New chemotherapy-free treatment shows promise for EGFR-mutated NSCLC

Janssen-Cilag International NV, a Johnson & Johnson company, announced that the European Commission has approved Rybrevant (amivantamab) in combination with Lazcluze (lazertinib) for first-line treatment of advanced non-small cell lung cancer (NSCLC) with specific EGFR mutations.

This approval marks a significant milestone in the treatment of EGFR-mutated NSCLC.

“For people living with advanced NSCLC harbouring EGFR mutations, new treatment options are urgently needed,” said Dr Enriqueta Felip, head of the thoracic cancer unit at Vall d’Hebron University Hospital. “The combination of amivantamab and lazertinib has shown significant progression-free survival improvements, including for patients with brain metastases.”

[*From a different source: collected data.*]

<file path="src/rtl/xlate_pkg.sv">
// Shared types for the range-based remote address translator.
package xlate_pkg;
    // Per-path handshake state.
    typedef enum logic [1:0] {
        PS_IDLE  = 2'd0,
        PS_WAIT  = 2'd1,
        PS_GRANT = 2'd2
    } path_state_e;
endpackage

</file>
<file path="src/rtl/xlate_table.sv">
// Range table storage.
// Holds N_ENTRY entries of {valid, kind, host, lo, hi} and updates one slot per write.
// Assumes slot indices >= N_ENTRY are dropped. Reset clears all valid bits.
module xlate_table #(
    parameter int N_ENTRY = 4,
    parameter int AW      = 32,
    parameter int HOST_W  = 8,
    localparam int SLOT_W = (N_ENTRY > 1) ? $clog2(N_ENTRY) : 1
) (
    input  logic                          clk,
    input  logic                          rst_n,
    input  logic                          we,
    input  logic [SLOT_W-1:0]             slot,
    input  logic [AW-1:0]                 lo_in,
    input  logic [AW-1:0]                 hi_in,
    input  logic [HOST_W-1:0]             host_in,
    input  logic                          io_in,
    input  logic                          valid_in,
    output logic [N_ENTRY-1:0][AW-1:0]    lo,
    output logic [N_ENTRY-1:0][AW-1:0]    hi,
    output logic [N_ENTRY-1:0][HOST_W-1:0] host,
    output logic [N_ENTRY-1:0]            io,
    output logic [N_ENTRY-1:0]            valid
);
    for (genvar g = 0; g < N_ENTRY; g++) begin : g_ent
        // Store one entry; loaded when the write selects this slot.
        always_ff @(posedge clk) begin
            if (!rst_n) begin
                lo[g]    <= '0;
                hi[g]    <= '0;
                host[g]  <= '0;
                io[g]    <= 1'b0;
                valid[g] <= 1'b0;
            end else if (we && (int'(slot) == g)) begin
                lo[g]    <= lo_in;
                hi[g]    <= hi_in;
                host[g]  <= host_in;
                io[g]    <= io_in;
                valid[g] <= valid_in;
            end
        end
    end
endmodule

</file>
<file path="src/rtl/xlate_match.sv">
// Priority range matcher.
// Compares one address against every valid entry with inclusive bounds.
// It returns slot+1 of the lowest matching slot (0 if none), plus that entry's host and kind.
// Purely combinational.
module xlate_match #(
    parameter int N_ENTRY = 4,
    parameter int AW      = 32,
    parameter int HOST_W  = 8,
    localparam int HIT_W  = $clog2(N_ENTRY + 1)
) (
    input  logic [AW-1:0]                  addr,
    input  logic [N_ENTRY-1:0][AW-1:0]     lo,
    input  logic [N_ENTRY-1:0][AW-1:0]     hi,
    input  logic [N_ENTRY-1:0][HOST_W-1:0] host,
    input  logic [N_ENTRY-1:0]             io,
    input  logic [N_ENTRY-1:0]             valid,
    output logic [HIT_W-1:0]               hit_num,
    output logic [HOST_W-1:0]              hit_host,
    output logic                           hit_io
);
    logic [N_ENTRY-1:0] in_range;

    // Per-entry inclusive range test.
    for (genvar g = 0; g < N_ENTRY; g++) begin : g_cmp
        assign in_range[g] = valid[g] && (lo[g] <= addr) && (addr <= hi[g]);
    end

    // Priority pick: scan downward so the lowest slot is written last.
    always_comb begin
        hit_num  = '0;
        hit_host = '0;
        hit_io   = 1'b0;
        for (int i = N_ENTRY - 1; i >= 0; i--) begin
            if (in_range[i]) begin
                hit_num  = HIT_W'(i + 1);
                hit_host = host[i];
                hit_io   = io[i];
            end
        end
    end
endmodule

</file>
<file path="src/rtl/xlate_path.sv">
// Remote access handshake for one bus path.
// It stalls the CPU on a strobed remote hit and issues a one-cycle request.
// It waits for the completion strobe, then grants for one cycle.
// Assumes the CPU holds its address and strobe while stalled.
module xlate_path #(
    parameter int AW     = 32,
    parameter int HOST_W = 8
) (
    input  logic              clk,
    input  logic              rst_n,
    input  logic [AW-1:0]     addr,
    input  logic              strobe,
    input  logic              remote,
    input  logic [HOST_W-1:0] hit_host,
    input  logic              hit_io,
    input  logic              net_cmp,
    output logic              rdy_n,
    output logic              net_req,
    output logic [HOST_W-1:0] net_host,
    output logic [AW-1:0]     net_addr,
    output logic              net_io
);
    import xlate_pkg::*;

    path_state_e st;
    logic        start;

    assign start = (st == PS_IDLE) && strobe && remote;
    assign rdy_n = (st == PS_WAIT) || start;

    // Handshake state: idle -> wait on remote strobe, wait -> grant on completion.
    always_ff @(posedge clk) begin
        if (!rst_n) begin
            st <= PS_IDLE;
        end else begin
            case (st)
                PS_IDLE:  if (start) st <= PS_WAIT;
                PS_WAIT:  if (net_cmp) st <= PS_GRANT;
                default:  st <= PS_IDLE;
            endcase
        end
    end

    // Request pulse and captured payload.
    always_ff @(posedge clk) begin
        if (!rst_n) begin
            net_req  <= 1'b0;
            net_host <= '0;
            net_addr <= '0;
            net_io   <= 1'b0;
        end else begin
            net_req <= start;
            if (start) begin
                net_host <= hit_host;
                net_addr <= addr;
                net_io   <= hit_io;
            end
        end
    end
endmodule

</file>
<file path="src/rtl/range_remote_xlate.sv">
// Range-based remote address translator (top).
// One shared range table, with separate matchers and handshake paths
// for instruction fetches and data accesses.
// Assumes the network side answers each request with exactly one completion strobe.
module range_remote_xlate #(
    parameter int N_ENTRY = 4,
    parameter int AW      = 32,
    parameter int HOST_W  = 8,
    localparam int SLOT_W = (N_ENTRY > 1) ? $clog2(N_ENTRY) : 1,
    localparam int HIT_W  = $clog2(N_ENTRY + 1)
) (
    input  logic              clk,
    input  logic              rst_n,
    input  logic              cfg_we,
    input  logic [SLOT_W-1:0] cfg_slot,
    input  logic [AW-1:0]     cfg_lo,
    input  logic [AW-1:0]     cfg_hi,
    input  logic [HOST_W-1:0] cfg_host,
    input  logic              cfg_io,
    input  logic              cfg_valid,
    input  logic [AW-1:0]     if_addr,
    input  logic              if_strobe,
    output logic [HIT_W-1:0]  if_hit,
    output logic              if_remote,
    output logic              if_rdy_n,
    output logic              if_net_req,
    output logic [HOST_W-1:0] if_net_host,
    output logic [AW-1:0]     if_net_addr,
    output logic              if_net_io,
    input  logic              if_net_cmp,
    input  logic [AW-1:0]     dt_addr,
    input  logic              dt_strobe,
    output logic [HIT_W-1:0]  dt_hit,
    output logic              dt_remote,
    output logic              dt_rdy_n,
    output logic              dt_net_req,
    output logic [HOST_W-1:0] dt_net_host,
    output logic [AW-1:0]     dt_net_addr,
    output logic              dt_net_io,
    input  logic              dt_net_cmp
);
    logic [N_ENTRY-1:0][AW-1:0]     t_lo;
    logic [N_ENTRY-1:0][AW-1:0]     t_hi;
    logic [N_ENTRY-1:0][HOST_W-1:0] t_host;
    logic [N_ENTRY-1:0]             t_io;
    logic [N_ENTRY-1:0]             t_valid;
    logic [HOST_W-1:0]              if_mhost, dt_mhost;
    logic                           if_mio, dt_mio;

    xlate_table #(.N_ENTRY(N_ENTRY), .AW(AW), .HOST_W(HOST_W)) u_table (
        .clk(clk), .rst_n(rst_n), .we(cfg_we), .slot(cfg_slot),
        .lo_in(cfg_lo), .hi_in(cfg_hi), .host_in(cfg_host),
        .io_in(cfg_io), .valid_in(cfg_valid),
        .lo(t_lo), .hi(t_hi), .host(t_host), .io(t_io), .valid(t_valid)
    );

    xlate_match #(.N_ENTRY(N_ENTRY), .AW(AW), .HOST_W(HOST_W)) u_if_match (
        .addr(if_addr), .lo(t_lo), .hi(t_hi), .host(t_host), .io(t_io),
        .valid(t_valid), .hit_num(if_hit), .hit_host(if_mhost), .hit_io(if_mio)
    );

    xlate_match #(.N_ENTRY(N_ENTRY), .AW(AW), .HOST_W(HOST_W)) u_dt_match (
        .addr(dt_addr), .lo(t_lo), .hi(t_hi), .host(t_host), .io(t_io),
        .valid(t_valid), .hit_num(dt_hit), .hit_host(dt_mhost), .hit_io(dt_mio)
    );

    assign if_remote = (if_hit != '0);
    assign dt_remote = (dt_hit != '0);

    xlate_path #(.AW(AW), .HOST_W(HOST_W)) u_if_path (
        .clk(clk), .rst_n(rst_n), .addr(if_addr), .strobe(if_strobe),
        .remote(if_remote), .hit_host(if_mhost), .hit_io(if_mio),
        .net_cmp(if_net_cmp), .rdy_n(if_rdy_n), .net_req(if_net_req),
        .net_host(if_net_host), .net_addr(if_net_addr), .net_io(if_net_io)
    );

    xlate_path #(.AW(AW), .HOST_W(HOST_W)) u_dt_path (
        .clk(clk), .rst_n(rst_n), .addr(dt_addr), .strobe(dt_strobe),
        .remote(dt_remote), .hit_host(dt_mhost), .hit_io(dt_mio),
        .net_cmp(dt_net_cmp), .rdy_n(dt_rdy_n), .net_req(dt_net_req),
        .net_host(dt_net_host), .net_addr(dt_net_addr), .net_io(dt_net_io)
    );
endmodule

</file>
<file path="config.mk">
export PLATFORM = sky130hd
export DESIGN_NAME = range_remote_xlate
export DESIGN_NICKNAME = d
export VERILOG_FILES = /design/src/rtl/xlate_pkg.sv /design/src/rtl/xlate_table.sv /design/src/rtl/xlate_match.sv /design/src/rtl/xlate_path.sv /design/src/rtl/range_remote_xlate.sv
export SDC_FILE = /design/constraint.sdc
export NUM_CORES = 2
export LEC_CHECK = 0
export BUFFER_PORTS_ARGS = -buffer_cell sky130_fd_sc_hd__buf_2
export CORE_MARGIN = 5
export CORE_UTILIZATION = 50
export CTS_CLUSTER_DIAMETER = 30
export DETAILED_ROUTE_END_ITERATION = 8
export GPL_ROUTABILITY_DRIVEN = 0
export PLACE_DENSITY_LB_ADDON = 0.2
export SLEW_MARGIN = 0
export SYNTH_ARGS = -nofsm -noshare
export SYNTH_HDL_FRONTEND = slang
export SYNTH_SLANG_ARGS = --single-unit
</file>
<file path="constraint.sdc">
create_clock -name clk -period 4.4 [get_ports clk]
set_input_delay 0.66 -clock clk [delete_from_list [all_inputs] [get_ports clk]]
set_output_delay 0.66 -clock clk [all_outputs]
set_load 0.01 [all_outputs]
</file>
* Word level (Yosys, flattened, before mapping)
Index checks and enable logic that the tools add are counted.
** Word-level totals
- Register bits :: 384
- Input bits :: 147
- Output and inout port bits :: 94
- Logic and storage cells :: 118
** Operators by class
- $lt $le $gt $ge :: 16
- Eq/ne operators :: 9
- Muxes and demuxes :: 30
- Reduce and logical (&&, ||, !) cells :: 33
** Operators with widths (count)
- <= comparator 32 bit :: 16
- 2-to-1 mux 8 bit :: 8
- logical AND 1 bit :: 24
- 2-to-1 mux 3 bit :: 8
- 2-to-1 mux 1 bit :: 8
- 2-to-1 mux 2 bit :: 4
- case mux 2 bit (2 select lines) :: 2
- == test 2 x 1 -> 1 bit, second input constant :: 3
- logical NOT 2 bit :: 3
- nonzero test 3 bit :: 2
- == test 2 bit, second input constant :: 2
- != test 2 x 1 -> 1 bit, second input constant :: 2
- != test 2 bit, second input constant :: 2
- AND reduction 2 bit :: 2
- logical OR 1 bit :: 2

* Depth between registers and ports, before layout
- Depth in word-level cells :: 11
- Gate-level depth with buffers :: 13
- Mapped depth without buffers :: 11

* Modules after synthesis
Synthesis repeated with hierarchy kept, for this count alone.
** Unflattened totals
- Cells, all modules :: 3139
- Area total of the unflattened synthesis :: 27216.1 µm²
** By module, submodules not included
- xlate_match :: instances 2, cells an instance 861, area each 6477.5 µm², seq. area each 0.0 µm²
- xlate_table :: instances 1, cells an instance 1039, area each 10755.3 µm², seq. area each 5925.7 µm²
- xlate_path :: instances 2, cells an instance 188, area each 1746.7 µm², seq. area each 880.8 µm²
- range_remote_xlate :: instances 1, cells an instance 2, area each 12.5 µm², seq. area each 0.0 µm²

* Worst setup path before layout
Ideal clock, no wire load.
- Path type :: in2out
- Start point :: input dt_addr[14]
- End point :: output dt_hit[2]
- Arrival time :: 3063 ps
- Required time :: 3740 ps
- Path slack :: 677 ps
- Stages on the path :: 11
- Path buffers :: 1
- Cells stage by stage :: inv_1 ha_1 nand4_1 or4_4 a21o_1 a311oi_2 a311oi_2 buf_6 and2_4 nor3b_4 and2_1
** Between the ends
- Longest elaborated chain between the ends :: 7
- Elaborated cells between the ends (all ways) :: 20
- Classes of those cells :: order compare: 8; mux: 4; reduce/logical: 8
** Ends and longest elaborated chain
- from (decl) :: RTL line range_remote_xlate.sv:31 : input logic [AW-1:0] dt_addr,
- <= comparator 32 bit :: RTL line xlate_match.sv:25 : assign in_range[g] = valid[g] && (lo[g] <= addr) && (addr <= hi[g]);
- logical AND 1 bit (2 in series) :: RTL line xlate_match.sv:25
- 2-to-1 mux 3 bit (3 in series) :: RTL line xlate_match.sv:34 : if (in_range[i]) begin
- 2-to-1 mux 3 bit (*) :: RTL line xlate_match.sv:34
- to (decl) :: RTL line range_remote_xlate.sv:33 : output logic [HIT_W-1:0] dt_hit,
Mark *: on every way between the ends. The rest lies on a longest branch, timed or not.

* Worst setup path in the final report
- Start point :: register u_table.hi[33] (netlist name)
- End point :: output dt_rdy_n
** Between the ends
- Longest elaborated chain between the ends :: 7
** Ends and longest elaborated chain
- from (decl) :: RTL line xlate_table.sv:20 : output logic [N_ENTRY-1:0][AW-1:0] hi,
- from (signal, indexed assignment) :: RTL line xlate_table.sv:36 : hi[g] <= hi_in;
- <= comparator 32 bit :: RTL line xlate_match.sv:25
- logical AND 1 bit :: RTL line xlate_match.sv:25
- 2-to-1 mux 3 bit (2 in series) :: RTL line xlate_match.sv:34
- nonzero test 3 bit :: RTL line range_remote_xlate.sv:68 : assign dt_remote = (dt_hit != '0);
- logical AND 1 bit :: RTL line xlate_path.sv:28 : assign start = (st == PS_IDLE) && strobe && remote;
- logical OR 1 bit :: RTL line xlate_path.sv:29 : assign rdy_n = (st == PS_WAIT) || start;
- to (decl) :: RTL line range_remote_xlate.sv:35 : output logic dt_rdy_n,
No other way between the ends.

==> metrics.cfg <==
[synthesis]
synth_top_area_share_pct = 28.9
synth_compound_area_share_pct = 19.7
synthXorXnorAreaFrac_pct = 0
synthArstFlopShare_pct = 0
synth_edf_count = 0
postSynthNetCount = 3892
ys.warnings.count = 0
synthAdderAreaFrac_pct = 24.1
synth_top_cell_by_area = dfxtp_1
ys_ff_latch = 384
synthDistinctLibCells = 80
yosys_most_used_dff = dfxtp_1
netlist_instances = 3233
synth.area.top_cells = dfxtp_1 29%, ha_1 24%, nand2_1 11%
syn_area_sq_um = 26600
synth_top_family_by_area = adder cells
synth-seq-area-share_pct = 28.9
muxShareOfSynthArea_pct = 2.45
avgSynthCellArea_sq_um = 8.23
synthSimpleGateAreaFrac_pct = 19.4

[hold_path]
min_from = dt_net_cmp
hold_depth = 3
whs_endpoint = u_dt_path.st[1]$_SDFFE_PN0P_
hold_path_class = in2reg

[sta]
fin_crit_sh_pct = 97.5
hold_viol = 0
tns_ns = 0
slew_violations = 0
grt_setup_unrepaired = false
period_minus_slack_ns = 4.29
finalWorstSetupSlack_ns = 0.111
clock_skew_ns = 0.0184
maxSlewHeadroom_pct = 22.7
worst_slew_pin_slew_ns = 1.16
setup_viol = 0
max_freq_ghz = 0.233

[global_routing]
grt_pass1_vias = 25733
gr-total-overflow = 0
grt_start_max_net_pins = 178
grt_util_all_layers_pct = 32.8
antenna_found_initial = 9
grt_pass1_wl_mm = 148

[finish]
final_cell_mix = 749 x nand2_1, 512 x ha_1, 384 x dfxtp_1
final_common_cell = nand2_1
layout.nets = 4197
drive_above_1_share_pct = 14.9
area_growth_pct = 22.2
design_area_sq_um = 32500

[floorplan]
fp.dieW_um = 241
coreArea_sq_um = 52700
placementRows = 84
die_y_um = 241
initial_core_util_pct = 50.5
die_area_sq_um = 57900
ios = 241

[cts]
cts_tree = done
path_clk_slew_ns = 0.05
numCtsBuffers = 90
ctsHtreeMaxLevel = 3
post_cts_buffers = 0
clock_sinks = 384
cts_root_buf = clkbuf_16
cts_buffer_depth = 3
postCtsHoldBufs = 0
clk_latency_ns = 0.64

[route]
postRouteAntennaNets = 0
drc_errors = 0
post_drt_wl_per_cell_um = 22.8
drtPass1Iterations = 6
num_vias = 25849
wl_mm = 98.0
vias_per_cell = 6.00
drt_iter0_drc = 1982

[placed_design]
io_buffers = 240
hpwlAfterDp_mm = 73.4
place_area_sq_um = 29000
pre_cts_slack_ns = 0.0634

[flow_run]
drv_cap = 0

[worst_setup_path]
worstReg2RegEnd = u_dt_path.net_addr[11]$_SDFFE_PN0P_
r2r-start = u_table.hi[33]$_SDFFE_PN0P_
cp-start-kind = flop
crit_path_end_kind = primary output
reg2reg_depth = 13
crit_fanout = 3
critical_path_arrival_ns = 3.63
crit_required_ns = 3.74
crit_type = reg2out
rrSetupSlack_ns = 0.80

[power_and_ir_drop]
leakagePower_nw = 13.8
power.density_nw_per_um2 = 389
peakVddDrop_v = 0.000363

[status]
status = complete, no violations

==> cells by family (layout without fill, tap and decap cells) <==
kind of cell	count (synthesis)	count (layout)
AO/OA/AOI/OAI	767	767
adder cells (fa/ha/maj)	512	512
buffers and inverters	358	739
flip-flops	384	384
multiplexers	65	65
other	0	3
AND/OR/NAND/NOR	1147	1147
==> cell type report <==
class	count	area, sq um
timing repair buffer	343	2110
sequential	384	7690
multi-input combinational	2491	17600
clock buffer	110	2460
clock inverter	58	922
antenna	3	7.51
fill	4457	20200
tap	688	861
inverter	228	856
==> per-layer routing <==
layer	global-route usage [%]	share of wire, %	vias up
met1	40.0	40	12172
li1	-	-	12079
met5	0	0.021	-
met2	54.6	46	1225
met4	18.4	6.5	4
met3	6.09	7.9	369
==> worst max-delay path, cell delays in order, from the launching register on <==
cell       delay, ns
dfxtp_1         0.33
inv_1           0.10
ha_1            0.30
nor2b_1         0.13
o211ai_1        0.15
a2111oi_0       0.12
or4_1           0.64
a311oi_4        0.50
a22oi_2         0.20
a31oi_4         0.23
nand2b_1        0.14
buf_2           0.13
==> through the flow <==
step | power (W) | hold slack (ns) | cells | utilization, %
after global placement | 0.00519 | 0.452 | 4134 | 55.2
after floorplan | 0.00461 | 0.443 | 3233 | -
after detailed placement | 0.00527 | 0.457 | 4134 | 55.2
after CTS | 0.0127 | 0.229 | 4302 | 61.6
final | 0.0126 | 0.254 | 4305 | 61.7
after global routing | 0.0131 | 0.260 | 4304 | 61.7
==> worst max path at each step <==
| stage | startpoint | slack, ns | endpoint | cells past startpoint |
|---|---|---|---|---|
| after floorplan | dt_addr[14] | 0.68 | dt_hit[2] | 11 |
| after global placement | if_addr[15] | 0.13 | if_rdy_n | 13 |
| after detailed placement | dt_addr[26] | 0.06 | dt_rdy_n | 12 |
| after CTS | u_table.hi[107]$_SDFFE_PN0P_ | 0.01 | dt_rdy_n | 11 |
| after global routing | u_table.lo[107]$_SDFFE_PN0P_ | 0.003 | if_rdy_n | 12 |
| final | u_table.hi[33]$_SDFFE_PN0P_ | 0.11 | dt_rdy_n | 11 |
==> cell usage after synthesis, drive strengths merged (3+ instances only) <==
master,count
nand2b,13
and3,7
a221oi,18
nor3,17
buf,19
nand2,750
or4,7
nor2,52
mux2i,65
a221o,6
a2bb2oi,4
dfxtp,384
nand4,101
o22a,9
clkbuf,111
o31ai,3
a31oi,4
o311ai,5
a21oi,197
o22ai,21
a211oi,18
a21o,27
o211a,9
a21boi,303
nand3b,3
inv,228
a2111oi,6
o21a,13
a22oi,10
o211ai,31
nor2b,80
a2111o,5
and2,7
o21ai,60
ha,512
a311oi,3
nor4,20
and4,10
nand3,67
==> what timing repair did <==
item / in CTS / in global routing
endpoints found under the setup margin: 1 / 5
pin swaps: 0 / 3
gates resized for setup: 1 / 9
==> state kept, by name (all words and copies together) (netlist names) <==
register / count
u_dt_path.net_io: 1
u_if_path.net_host: 8
u_dt_path.net_addr: 32
u_dt_path.net_req: 1
u_if_path.st: 2
u_table.io: 4
u_if_path.net_addr: 32
u_table.host: 32
u_table.lo: 128
u_table.hi: 128
u_table.valid: 4
u_dt_path.st: 2
u_dt_path.net_host: 8
u_if_path.net_req: 1
u_if_path.net_io: 1
==> report_power, final <==
group          switching [W]  leakage (nW)  internal (W)
Sequential         0.0000913          3.12       0.00360
Clock                0.00228          1.62       0.00511
Combinational       0.000979          9.03      0.000594
Total                0.00335          13.8       0.00930
No activity file was read; power rests on OpenSTA's default activity.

Lung cancer is Europe’s biggest cancer killer, with NSCLC accounting for 85% of cases. EGFR mutation-positive NSCLC is a subtype based on specific mutations in the EGFR gene, with ex19del and exon 21 L858R being the most common.

Treatment resistance remains a challenge, highlighting the need for alternative therapies.

“This approval marks significant progress for those living with EGFR-mutated NSCLC, who often face poor prognosis,” said Dr Henar Hevia, Senior Director at Janssen. “The combination exemplifies targeted precision medicine, addressing the underlying genetic drivers and delaying the need for chemotherapy.”

The approval is based on the Phase 3 MARIPOSA study, which demonstrated that amivantamab plus lazertinib significantly reduced the risk of disease progression or death by 30% compared to osimertinib.

The median progression-free survival was 23.7 months for the combination therapy versus 16.6 months for osimertinib.

With this new approval, the combination of amivantamab and lazertinib offers a promising new standard of care for eligible patients in Europe.